The old man was now getting clear, but the bear had his hold in turn. His huge paws were fastened with a dreadful force round one of his victim's thighs; and recovering from his sprawling posture, he began to draw him backwards, evidently in the design of regaining his den. The old man's courage rose with his danger, for he alertly drew his knife from his belt, opened the blade, and plunged it repeatedly into the body of the bear. The latter leaped and bounded with agony; and Lareole, recovering his feet once more, succeeded in grasping the savage in his arms. But the trial could not be prolonged. He was drooping under the dreadful gripe.-Breathless and faint, he could only utter some terrific curses against the recreant who had abandoned him; and while Caribert gazed, his brain on fire, his hands outstretched, his tongue cleaving to his mouth, but his limbs trembling, his heart sunk, and his feet rooted to the earth, he saw the white locks of his aged father floating over the neck of his destroyer; while the dying animal, in his blindness, not knowing what he did, had retreated to the very edge of the precipice, slipping at every backward plunge in the slough formed by the snow and his own heart's blood, by which it was dissolved. The old man, seeing his terrible fate, seemed to acquire for an instant the gigantic energy of despair. Throwing one glance across the horrid space on the border of which he stood, he screamed in a voice of thunder, Caribert! Caribert!' The terrible expression conveyed in this hoarse scream, struck on the mind of his son with an electrical shock. Suddenly roused from his stupor, he recovered for an instant all his recollection and his courage. He uttered a cry of corresponding fierceness,swung his brandished pike-rushed forwards, with open arms to seize his father, and snatch him from his destiny,-but it was too late! The monster touched on the extreme edge-lost his footing-plunged instinctively forward-took another backward step,—and just as Caribert believed he had grasped his father in his outstretched arms, both man and bear were lost to his sight, and their groans came mingling in the air, as they went crashing down below.

The second tale, "The Priest, and the Garde-du-Corps," is one of uncommon interest, and decidedly the best of the three. The principal hero of the piece is a garde-du-corps of the sixteenth Louis-a young Irishman, who had attached himself most devotedly to the person and declining fortunes of Marie Antoinette, every particular of whose conduct in the troubled and trying times of the revolution, is deeply interesting.
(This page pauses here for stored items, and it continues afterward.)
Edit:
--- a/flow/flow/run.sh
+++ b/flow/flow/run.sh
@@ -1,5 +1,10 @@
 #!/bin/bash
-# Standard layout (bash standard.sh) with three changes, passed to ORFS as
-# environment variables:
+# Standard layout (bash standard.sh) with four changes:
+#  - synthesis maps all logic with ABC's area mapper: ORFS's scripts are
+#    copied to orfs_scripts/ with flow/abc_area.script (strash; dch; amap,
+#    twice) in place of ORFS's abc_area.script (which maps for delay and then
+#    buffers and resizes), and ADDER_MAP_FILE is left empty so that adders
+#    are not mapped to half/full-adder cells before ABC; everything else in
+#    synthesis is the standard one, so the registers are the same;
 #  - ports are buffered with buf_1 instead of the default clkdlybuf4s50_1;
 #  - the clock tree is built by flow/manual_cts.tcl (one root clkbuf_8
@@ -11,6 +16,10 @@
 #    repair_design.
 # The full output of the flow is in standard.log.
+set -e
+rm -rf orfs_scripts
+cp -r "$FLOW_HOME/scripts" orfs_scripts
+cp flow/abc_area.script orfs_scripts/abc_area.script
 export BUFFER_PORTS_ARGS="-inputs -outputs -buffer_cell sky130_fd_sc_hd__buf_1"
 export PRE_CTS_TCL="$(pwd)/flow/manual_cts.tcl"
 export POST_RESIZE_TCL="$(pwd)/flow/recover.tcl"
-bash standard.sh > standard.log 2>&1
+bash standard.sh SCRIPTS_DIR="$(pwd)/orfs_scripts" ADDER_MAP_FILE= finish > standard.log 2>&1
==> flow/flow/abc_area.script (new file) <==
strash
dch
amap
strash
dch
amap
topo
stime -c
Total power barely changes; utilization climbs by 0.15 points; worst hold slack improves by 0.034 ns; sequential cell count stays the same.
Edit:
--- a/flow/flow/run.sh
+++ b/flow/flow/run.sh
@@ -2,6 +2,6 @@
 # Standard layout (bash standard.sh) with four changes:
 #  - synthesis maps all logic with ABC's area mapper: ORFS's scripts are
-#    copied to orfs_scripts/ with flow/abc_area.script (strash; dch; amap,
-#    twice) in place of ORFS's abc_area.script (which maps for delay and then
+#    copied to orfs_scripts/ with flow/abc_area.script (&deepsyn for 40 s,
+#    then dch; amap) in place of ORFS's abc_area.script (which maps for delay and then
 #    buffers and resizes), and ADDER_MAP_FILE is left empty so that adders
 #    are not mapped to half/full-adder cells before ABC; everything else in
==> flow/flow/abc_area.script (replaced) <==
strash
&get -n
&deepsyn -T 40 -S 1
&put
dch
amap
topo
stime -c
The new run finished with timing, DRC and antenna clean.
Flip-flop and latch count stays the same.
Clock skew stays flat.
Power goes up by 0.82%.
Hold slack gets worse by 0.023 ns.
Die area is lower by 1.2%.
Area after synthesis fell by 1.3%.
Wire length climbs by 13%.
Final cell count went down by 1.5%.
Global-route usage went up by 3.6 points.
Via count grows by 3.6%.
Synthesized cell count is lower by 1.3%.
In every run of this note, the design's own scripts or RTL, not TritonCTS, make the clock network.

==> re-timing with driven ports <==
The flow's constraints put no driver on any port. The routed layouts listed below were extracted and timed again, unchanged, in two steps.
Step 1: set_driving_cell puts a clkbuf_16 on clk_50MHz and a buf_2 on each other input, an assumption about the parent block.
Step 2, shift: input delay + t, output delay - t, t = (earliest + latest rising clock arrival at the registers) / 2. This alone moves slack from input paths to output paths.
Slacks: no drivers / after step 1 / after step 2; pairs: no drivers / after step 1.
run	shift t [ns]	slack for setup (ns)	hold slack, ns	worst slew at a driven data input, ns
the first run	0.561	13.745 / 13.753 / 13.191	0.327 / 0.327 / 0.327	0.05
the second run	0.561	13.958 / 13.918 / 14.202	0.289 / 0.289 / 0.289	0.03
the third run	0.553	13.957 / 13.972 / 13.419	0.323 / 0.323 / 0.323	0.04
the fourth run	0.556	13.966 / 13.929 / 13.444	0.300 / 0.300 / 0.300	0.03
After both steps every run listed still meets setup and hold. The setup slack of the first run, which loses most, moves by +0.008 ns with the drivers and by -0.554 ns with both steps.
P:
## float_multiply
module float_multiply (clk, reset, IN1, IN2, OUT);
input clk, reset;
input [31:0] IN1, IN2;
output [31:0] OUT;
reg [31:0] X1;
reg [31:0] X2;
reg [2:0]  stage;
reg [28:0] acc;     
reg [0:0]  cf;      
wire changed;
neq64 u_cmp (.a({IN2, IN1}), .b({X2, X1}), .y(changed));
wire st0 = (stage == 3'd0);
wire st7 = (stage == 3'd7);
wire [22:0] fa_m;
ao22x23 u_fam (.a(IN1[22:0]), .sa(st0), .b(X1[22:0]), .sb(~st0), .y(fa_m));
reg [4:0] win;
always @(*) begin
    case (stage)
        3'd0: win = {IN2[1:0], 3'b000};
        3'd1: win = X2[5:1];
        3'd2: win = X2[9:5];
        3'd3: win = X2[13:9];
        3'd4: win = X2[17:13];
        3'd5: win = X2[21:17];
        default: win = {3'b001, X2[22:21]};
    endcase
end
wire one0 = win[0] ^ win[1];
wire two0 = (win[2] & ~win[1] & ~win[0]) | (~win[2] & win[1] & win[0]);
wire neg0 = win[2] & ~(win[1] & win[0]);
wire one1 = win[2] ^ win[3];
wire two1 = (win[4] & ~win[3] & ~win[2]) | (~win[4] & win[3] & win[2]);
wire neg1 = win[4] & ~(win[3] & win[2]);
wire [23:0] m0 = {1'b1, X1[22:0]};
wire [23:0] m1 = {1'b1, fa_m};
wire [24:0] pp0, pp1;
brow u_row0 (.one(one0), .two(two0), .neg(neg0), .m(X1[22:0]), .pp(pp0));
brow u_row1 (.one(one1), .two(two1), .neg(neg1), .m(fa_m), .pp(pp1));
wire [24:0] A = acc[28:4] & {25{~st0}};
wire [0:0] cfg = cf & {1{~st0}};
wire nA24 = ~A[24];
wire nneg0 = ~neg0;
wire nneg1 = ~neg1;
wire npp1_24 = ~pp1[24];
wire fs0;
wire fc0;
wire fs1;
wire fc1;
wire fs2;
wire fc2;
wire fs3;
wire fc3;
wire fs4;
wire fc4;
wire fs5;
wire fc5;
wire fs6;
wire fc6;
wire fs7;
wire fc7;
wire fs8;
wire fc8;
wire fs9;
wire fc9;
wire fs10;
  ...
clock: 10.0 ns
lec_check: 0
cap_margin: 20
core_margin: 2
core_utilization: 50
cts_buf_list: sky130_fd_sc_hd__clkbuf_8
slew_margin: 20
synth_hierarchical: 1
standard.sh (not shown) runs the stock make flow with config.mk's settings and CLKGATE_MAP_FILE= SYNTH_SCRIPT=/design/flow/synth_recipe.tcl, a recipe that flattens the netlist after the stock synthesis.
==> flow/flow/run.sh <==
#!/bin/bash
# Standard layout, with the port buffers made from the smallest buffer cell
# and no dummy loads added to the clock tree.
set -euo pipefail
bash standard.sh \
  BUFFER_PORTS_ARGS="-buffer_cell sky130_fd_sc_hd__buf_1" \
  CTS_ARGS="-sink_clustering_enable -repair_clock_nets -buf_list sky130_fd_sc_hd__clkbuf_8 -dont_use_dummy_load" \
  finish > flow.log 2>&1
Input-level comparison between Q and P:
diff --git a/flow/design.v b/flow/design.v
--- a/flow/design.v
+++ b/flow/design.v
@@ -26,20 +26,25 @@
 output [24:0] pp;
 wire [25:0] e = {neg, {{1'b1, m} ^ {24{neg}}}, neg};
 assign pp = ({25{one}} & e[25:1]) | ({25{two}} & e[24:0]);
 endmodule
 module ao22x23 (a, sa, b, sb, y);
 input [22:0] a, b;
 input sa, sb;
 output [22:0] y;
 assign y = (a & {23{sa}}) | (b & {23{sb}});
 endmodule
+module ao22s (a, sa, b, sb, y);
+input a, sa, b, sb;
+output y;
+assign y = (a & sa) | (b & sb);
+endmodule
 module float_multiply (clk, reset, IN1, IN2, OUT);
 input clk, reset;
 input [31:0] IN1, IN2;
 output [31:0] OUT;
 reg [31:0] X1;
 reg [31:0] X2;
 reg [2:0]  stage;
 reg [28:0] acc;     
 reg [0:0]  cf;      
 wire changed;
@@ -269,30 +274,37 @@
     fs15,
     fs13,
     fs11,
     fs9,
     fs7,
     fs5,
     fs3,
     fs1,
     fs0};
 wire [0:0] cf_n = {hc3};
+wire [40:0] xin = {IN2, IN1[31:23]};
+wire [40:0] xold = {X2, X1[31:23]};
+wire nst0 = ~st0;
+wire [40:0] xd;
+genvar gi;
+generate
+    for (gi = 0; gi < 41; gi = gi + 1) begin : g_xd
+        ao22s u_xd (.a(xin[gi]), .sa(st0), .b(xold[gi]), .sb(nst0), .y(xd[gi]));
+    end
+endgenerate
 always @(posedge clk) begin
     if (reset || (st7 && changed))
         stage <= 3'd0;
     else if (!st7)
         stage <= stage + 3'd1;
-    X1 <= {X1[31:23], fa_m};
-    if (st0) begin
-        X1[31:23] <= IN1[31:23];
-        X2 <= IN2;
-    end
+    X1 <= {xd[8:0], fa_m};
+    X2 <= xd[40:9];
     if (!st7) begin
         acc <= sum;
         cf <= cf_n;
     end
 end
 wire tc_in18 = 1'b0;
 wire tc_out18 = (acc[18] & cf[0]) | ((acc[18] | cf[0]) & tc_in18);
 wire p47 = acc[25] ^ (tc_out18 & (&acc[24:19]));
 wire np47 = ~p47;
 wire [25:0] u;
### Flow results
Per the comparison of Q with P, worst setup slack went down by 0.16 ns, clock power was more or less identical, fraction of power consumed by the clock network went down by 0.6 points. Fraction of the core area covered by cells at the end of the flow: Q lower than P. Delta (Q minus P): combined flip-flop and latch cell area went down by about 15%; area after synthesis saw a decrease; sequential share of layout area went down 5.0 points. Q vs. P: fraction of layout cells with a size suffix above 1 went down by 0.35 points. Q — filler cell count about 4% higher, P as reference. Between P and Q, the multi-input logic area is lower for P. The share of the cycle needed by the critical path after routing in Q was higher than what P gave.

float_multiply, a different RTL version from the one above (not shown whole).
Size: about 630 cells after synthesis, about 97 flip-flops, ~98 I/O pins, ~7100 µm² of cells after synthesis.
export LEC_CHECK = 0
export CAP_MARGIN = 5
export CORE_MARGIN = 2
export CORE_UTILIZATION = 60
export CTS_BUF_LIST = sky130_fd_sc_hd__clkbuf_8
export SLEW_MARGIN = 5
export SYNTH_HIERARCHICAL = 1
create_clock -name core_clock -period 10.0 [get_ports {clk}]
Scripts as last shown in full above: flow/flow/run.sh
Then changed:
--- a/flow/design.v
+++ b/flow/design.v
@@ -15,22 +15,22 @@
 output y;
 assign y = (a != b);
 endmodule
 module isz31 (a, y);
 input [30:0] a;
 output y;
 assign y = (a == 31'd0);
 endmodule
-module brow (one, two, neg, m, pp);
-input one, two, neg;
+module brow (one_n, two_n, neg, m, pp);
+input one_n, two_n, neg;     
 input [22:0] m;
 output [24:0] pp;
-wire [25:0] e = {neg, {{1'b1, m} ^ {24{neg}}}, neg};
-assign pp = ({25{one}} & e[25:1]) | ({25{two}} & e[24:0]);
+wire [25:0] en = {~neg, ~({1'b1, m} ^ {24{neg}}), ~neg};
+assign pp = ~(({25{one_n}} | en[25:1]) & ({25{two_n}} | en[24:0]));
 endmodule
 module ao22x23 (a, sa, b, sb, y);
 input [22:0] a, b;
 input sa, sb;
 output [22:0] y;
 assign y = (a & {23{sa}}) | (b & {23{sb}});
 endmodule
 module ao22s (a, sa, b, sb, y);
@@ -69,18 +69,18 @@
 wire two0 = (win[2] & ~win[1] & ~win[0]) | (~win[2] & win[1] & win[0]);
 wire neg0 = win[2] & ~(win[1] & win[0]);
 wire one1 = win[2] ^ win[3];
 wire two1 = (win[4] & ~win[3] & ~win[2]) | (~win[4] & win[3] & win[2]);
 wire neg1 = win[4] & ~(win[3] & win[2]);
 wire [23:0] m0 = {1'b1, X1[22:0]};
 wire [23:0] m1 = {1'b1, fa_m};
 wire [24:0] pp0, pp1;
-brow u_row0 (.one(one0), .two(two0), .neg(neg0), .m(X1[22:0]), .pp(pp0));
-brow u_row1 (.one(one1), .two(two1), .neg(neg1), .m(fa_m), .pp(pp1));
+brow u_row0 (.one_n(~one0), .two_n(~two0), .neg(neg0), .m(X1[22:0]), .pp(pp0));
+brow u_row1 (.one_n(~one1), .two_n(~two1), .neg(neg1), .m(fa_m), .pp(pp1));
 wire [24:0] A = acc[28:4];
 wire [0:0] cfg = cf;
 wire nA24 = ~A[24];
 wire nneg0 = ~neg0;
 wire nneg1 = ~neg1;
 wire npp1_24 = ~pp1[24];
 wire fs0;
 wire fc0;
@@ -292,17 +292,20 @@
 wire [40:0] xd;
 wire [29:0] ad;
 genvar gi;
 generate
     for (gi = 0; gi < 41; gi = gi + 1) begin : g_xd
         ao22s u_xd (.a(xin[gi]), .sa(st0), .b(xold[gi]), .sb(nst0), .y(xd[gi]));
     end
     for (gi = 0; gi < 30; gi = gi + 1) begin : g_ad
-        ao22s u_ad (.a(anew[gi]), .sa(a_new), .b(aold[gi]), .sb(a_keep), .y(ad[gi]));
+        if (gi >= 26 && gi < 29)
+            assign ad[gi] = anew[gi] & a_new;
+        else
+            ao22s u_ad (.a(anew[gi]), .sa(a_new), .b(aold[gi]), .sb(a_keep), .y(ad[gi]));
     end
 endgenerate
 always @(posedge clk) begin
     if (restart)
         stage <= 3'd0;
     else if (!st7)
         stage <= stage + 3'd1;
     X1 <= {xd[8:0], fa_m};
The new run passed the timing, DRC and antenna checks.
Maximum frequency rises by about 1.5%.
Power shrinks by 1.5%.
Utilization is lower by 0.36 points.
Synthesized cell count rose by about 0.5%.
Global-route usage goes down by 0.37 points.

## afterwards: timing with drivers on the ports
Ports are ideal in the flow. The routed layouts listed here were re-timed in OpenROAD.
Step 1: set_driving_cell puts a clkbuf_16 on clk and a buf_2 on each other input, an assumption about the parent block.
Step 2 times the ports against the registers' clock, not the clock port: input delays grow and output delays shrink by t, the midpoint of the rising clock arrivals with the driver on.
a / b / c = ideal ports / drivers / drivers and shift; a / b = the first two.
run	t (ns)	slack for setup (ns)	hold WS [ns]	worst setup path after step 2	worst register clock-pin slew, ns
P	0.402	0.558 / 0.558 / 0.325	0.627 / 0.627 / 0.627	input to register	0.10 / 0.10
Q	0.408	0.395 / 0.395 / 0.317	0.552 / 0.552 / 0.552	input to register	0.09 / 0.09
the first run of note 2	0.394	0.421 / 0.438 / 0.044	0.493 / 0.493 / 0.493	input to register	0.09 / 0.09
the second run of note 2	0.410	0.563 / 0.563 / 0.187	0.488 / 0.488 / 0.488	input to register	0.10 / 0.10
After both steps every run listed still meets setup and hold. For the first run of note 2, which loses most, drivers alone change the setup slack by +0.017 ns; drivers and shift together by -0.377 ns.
But our author has not exhibited her in public life alone. He has allowed us to see her in the rich and virtuous enjoyment of that seclusion, which she found in the Trianon with the circle of her royal and chosen friends around her. And it is from

this happy retirement, that we see her coming to perform her part in the bloody tragedy. The following is a part of our author's description of the assault of the populace upon the splendid palace of Versailles, and the catastrophe of the eventful night of the fifth of October.

While this was passing at the hospital, the palace presented a scene of indescribable terror and confusion; the splendid halls and tapestried apartments being the theatre of bloody and protracted outrage. As soon as the queen fled from her sleeping-room, and the doors of the ante chamber were forced open, some of the Garde-du-corps had dexterously thrown themselves between the mob and the room where they supposed she was still in her bed. They there renewed the contest with the assailants, who were at last persuaded by the assurances of the household servants that the queen had escaped. Quitting the point of immediate attack, they then rushed by another passage towards the gallery called l'œil de Boeuf, hoping there to intercept her flight; but she was safely sheltered in the apartment of the king, where with her children in her arms and her husband beside her, she was firmly prepared to meet whatever might happen. The small but devoted band of the Garde-du-Corps, on being assured of the queen having left her bed-room, passed through it into the œil de Boeuf, and by barricadoing the doors, were able for a while to resist the efforts of the grenadiers of the Parisian National Guard to burst them open. But as the resistance must have been in the end unavailing, one of the guardsmen, named De Chevanne, resolved to devote himself a victim to the chance of saving his comrades; and he threw himself into the ante-chamber alone-in the midst of his foes. Struck by this act of isolated intrepidity, the assailants paused, and he in a few moments of earnest eloquence made one of those effective appeals to the turbulent passions of men, which are oftener successful in France than in all other countries of the globe. In a few minutes the National Guard and the Garde-du-Corps were seen like brothers, exchanging cockades and caps, embracing and shouting together, "Vive le Roi! Vive la Nation! Vivent les Gardes-du-Corps.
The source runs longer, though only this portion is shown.